[DATA EXTRACTS — start]

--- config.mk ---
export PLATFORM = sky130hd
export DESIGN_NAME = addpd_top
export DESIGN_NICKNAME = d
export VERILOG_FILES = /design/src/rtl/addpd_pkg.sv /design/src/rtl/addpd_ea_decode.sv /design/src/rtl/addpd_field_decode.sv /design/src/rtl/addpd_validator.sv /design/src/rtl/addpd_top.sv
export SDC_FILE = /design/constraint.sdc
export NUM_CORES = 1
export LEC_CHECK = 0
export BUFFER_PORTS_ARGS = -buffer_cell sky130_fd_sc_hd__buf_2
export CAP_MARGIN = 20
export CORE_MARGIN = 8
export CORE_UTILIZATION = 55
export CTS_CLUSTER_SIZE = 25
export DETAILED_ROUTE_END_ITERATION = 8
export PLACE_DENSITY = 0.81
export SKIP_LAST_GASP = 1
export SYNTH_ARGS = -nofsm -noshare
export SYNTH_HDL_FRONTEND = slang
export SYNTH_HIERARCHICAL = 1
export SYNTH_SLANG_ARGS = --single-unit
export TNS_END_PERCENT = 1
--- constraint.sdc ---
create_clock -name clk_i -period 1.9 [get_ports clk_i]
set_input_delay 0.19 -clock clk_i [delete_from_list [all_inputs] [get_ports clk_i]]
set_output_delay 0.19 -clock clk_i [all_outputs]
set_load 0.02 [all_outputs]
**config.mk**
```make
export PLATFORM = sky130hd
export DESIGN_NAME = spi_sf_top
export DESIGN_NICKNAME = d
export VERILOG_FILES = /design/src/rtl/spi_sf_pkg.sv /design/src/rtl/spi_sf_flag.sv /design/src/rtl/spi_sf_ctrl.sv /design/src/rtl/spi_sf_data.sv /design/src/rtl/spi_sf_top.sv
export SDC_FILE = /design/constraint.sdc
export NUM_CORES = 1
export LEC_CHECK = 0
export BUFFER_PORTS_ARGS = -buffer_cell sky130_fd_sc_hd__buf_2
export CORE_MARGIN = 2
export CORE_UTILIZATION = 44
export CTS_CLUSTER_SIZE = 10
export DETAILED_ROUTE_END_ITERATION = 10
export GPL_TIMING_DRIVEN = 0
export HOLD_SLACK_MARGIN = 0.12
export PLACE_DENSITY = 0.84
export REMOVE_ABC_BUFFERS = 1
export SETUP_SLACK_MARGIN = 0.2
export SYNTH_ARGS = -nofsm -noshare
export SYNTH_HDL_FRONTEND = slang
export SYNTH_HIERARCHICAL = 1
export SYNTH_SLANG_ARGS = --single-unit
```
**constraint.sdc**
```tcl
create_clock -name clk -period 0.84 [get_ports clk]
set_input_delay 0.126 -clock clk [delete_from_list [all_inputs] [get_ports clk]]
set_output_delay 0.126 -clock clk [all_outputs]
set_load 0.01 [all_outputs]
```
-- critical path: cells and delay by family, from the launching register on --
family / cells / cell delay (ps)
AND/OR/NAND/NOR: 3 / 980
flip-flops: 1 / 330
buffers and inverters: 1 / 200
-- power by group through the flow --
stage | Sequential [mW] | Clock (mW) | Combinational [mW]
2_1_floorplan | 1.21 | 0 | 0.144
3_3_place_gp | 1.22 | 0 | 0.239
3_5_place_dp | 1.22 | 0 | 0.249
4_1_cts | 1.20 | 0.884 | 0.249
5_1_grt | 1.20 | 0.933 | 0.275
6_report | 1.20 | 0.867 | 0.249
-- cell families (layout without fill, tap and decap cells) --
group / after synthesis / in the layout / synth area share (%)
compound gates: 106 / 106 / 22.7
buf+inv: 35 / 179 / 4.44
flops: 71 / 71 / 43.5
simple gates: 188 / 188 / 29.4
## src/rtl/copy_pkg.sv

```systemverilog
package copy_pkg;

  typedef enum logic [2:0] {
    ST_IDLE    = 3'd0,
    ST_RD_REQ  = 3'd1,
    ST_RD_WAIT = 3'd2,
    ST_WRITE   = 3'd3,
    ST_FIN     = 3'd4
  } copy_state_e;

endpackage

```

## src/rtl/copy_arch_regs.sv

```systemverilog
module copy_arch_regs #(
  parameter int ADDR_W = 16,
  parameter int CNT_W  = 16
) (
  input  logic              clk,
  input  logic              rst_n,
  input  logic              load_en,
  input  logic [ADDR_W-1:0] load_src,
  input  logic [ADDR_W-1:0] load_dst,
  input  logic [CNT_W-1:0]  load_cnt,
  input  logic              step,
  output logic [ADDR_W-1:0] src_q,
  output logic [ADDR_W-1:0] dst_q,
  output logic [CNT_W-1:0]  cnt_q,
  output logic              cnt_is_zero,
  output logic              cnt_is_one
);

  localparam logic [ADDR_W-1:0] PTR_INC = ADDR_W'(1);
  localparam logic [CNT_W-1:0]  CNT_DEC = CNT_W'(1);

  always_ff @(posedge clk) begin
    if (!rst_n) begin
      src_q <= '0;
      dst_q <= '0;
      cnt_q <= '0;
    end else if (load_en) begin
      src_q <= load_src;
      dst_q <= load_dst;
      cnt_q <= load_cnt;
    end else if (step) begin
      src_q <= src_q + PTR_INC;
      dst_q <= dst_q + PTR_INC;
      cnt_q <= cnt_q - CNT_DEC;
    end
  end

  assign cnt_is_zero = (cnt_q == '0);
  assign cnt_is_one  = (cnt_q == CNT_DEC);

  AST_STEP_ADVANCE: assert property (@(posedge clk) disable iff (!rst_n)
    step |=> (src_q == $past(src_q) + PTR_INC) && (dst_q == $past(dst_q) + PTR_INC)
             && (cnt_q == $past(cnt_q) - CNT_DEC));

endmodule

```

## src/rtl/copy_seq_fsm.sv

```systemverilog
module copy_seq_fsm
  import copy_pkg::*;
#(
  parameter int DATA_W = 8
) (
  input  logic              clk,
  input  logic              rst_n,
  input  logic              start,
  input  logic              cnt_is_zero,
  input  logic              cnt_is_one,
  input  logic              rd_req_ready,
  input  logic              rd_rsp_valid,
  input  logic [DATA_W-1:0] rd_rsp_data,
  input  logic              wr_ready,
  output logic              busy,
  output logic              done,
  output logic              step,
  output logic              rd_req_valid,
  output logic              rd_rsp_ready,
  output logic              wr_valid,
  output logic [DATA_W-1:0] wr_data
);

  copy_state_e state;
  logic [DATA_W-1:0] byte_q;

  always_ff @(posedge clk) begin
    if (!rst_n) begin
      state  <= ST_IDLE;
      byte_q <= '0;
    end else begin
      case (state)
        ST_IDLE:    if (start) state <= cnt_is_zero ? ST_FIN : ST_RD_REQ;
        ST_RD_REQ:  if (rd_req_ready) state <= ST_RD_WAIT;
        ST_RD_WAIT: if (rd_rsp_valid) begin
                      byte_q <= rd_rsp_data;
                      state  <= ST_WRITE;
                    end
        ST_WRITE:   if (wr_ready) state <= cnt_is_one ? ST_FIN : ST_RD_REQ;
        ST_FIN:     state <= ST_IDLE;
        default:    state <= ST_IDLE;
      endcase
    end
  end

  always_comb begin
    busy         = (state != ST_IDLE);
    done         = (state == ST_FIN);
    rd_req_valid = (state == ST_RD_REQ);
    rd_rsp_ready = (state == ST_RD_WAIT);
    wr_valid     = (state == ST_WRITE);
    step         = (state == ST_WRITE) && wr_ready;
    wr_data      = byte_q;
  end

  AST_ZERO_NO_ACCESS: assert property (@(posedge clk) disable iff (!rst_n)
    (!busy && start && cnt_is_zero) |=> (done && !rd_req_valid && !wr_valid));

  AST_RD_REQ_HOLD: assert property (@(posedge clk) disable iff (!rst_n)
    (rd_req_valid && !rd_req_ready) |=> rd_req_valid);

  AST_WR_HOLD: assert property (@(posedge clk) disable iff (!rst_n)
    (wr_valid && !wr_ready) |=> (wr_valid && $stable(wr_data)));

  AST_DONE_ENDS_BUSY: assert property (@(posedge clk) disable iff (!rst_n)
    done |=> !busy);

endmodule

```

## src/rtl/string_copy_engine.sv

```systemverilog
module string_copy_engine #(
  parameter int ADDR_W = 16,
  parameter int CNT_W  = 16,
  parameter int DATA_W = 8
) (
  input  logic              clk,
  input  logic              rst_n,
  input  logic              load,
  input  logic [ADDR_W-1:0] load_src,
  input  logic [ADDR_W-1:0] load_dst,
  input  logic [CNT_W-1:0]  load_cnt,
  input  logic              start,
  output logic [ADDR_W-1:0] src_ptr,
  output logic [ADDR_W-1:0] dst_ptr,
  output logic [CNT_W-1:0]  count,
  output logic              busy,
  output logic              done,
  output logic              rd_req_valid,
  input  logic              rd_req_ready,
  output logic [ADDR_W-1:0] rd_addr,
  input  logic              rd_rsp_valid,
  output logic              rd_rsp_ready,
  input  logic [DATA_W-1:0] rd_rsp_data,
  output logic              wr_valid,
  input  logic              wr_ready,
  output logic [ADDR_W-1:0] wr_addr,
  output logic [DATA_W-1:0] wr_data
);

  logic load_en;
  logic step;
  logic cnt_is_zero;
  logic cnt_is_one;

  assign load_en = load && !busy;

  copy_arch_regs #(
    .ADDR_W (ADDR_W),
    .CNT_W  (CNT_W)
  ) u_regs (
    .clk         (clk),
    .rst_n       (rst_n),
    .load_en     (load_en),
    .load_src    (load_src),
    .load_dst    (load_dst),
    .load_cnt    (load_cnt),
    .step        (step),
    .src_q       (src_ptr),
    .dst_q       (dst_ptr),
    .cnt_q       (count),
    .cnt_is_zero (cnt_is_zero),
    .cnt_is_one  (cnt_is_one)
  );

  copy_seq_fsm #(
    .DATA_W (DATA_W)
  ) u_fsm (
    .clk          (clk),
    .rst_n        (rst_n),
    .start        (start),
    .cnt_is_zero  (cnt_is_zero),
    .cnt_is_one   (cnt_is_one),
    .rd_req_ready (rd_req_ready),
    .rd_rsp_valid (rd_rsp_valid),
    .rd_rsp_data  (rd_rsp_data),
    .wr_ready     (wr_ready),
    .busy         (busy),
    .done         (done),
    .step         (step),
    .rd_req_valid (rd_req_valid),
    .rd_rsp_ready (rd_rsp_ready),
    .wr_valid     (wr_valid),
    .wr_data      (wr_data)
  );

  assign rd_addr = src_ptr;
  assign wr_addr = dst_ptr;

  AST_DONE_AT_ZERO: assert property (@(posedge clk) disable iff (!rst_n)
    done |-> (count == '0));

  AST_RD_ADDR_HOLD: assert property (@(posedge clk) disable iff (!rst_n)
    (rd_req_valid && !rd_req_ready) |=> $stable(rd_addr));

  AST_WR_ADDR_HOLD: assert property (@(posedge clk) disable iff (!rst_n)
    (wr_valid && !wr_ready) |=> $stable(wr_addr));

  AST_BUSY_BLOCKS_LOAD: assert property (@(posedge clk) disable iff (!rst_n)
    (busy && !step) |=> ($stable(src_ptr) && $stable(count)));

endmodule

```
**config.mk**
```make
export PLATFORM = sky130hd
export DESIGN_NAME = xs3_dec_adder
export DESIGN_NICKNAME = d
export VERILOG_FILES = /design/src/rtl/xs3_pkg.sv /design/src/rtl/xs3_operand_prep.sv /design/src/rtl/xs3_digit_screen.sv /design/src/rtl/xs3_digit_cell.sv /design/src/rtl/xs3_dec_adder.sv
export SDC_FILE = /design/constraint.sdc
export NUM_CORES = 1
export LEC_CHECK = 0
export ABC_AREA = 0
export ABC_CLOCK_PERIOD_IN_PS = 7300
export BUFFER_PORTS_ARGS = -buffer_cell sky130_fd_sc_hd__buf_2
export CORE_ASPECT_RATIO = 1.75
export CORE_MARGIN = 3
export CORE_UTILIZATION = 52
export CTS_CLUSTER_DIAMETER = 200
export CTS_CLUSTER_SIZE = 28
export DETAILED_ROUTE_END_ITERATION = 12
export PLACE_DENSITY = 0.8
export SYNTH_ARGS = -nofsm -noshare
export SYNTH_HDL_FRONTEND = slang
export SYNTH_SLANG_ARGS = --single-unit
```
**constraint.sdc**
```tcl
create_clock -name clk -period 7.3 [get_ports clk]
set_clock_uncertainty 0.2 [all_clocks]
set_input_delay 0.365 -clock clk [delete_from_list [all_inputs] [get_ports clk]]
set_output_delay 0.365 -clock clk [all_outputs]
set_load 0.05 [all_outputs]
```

[DATA EXTRACTS — finish]

_TASK REQUIREMENTS_
Copy out each line of the entries where the word "localparam" is found.

_EXPECTED ANSWER_
  localparam logic [ADDR_W-1:0] PTR_INC = ADDR_W'(1);
  localparam logic [CNT_W-1:0]  CNT_DEC = CNT_W'(1);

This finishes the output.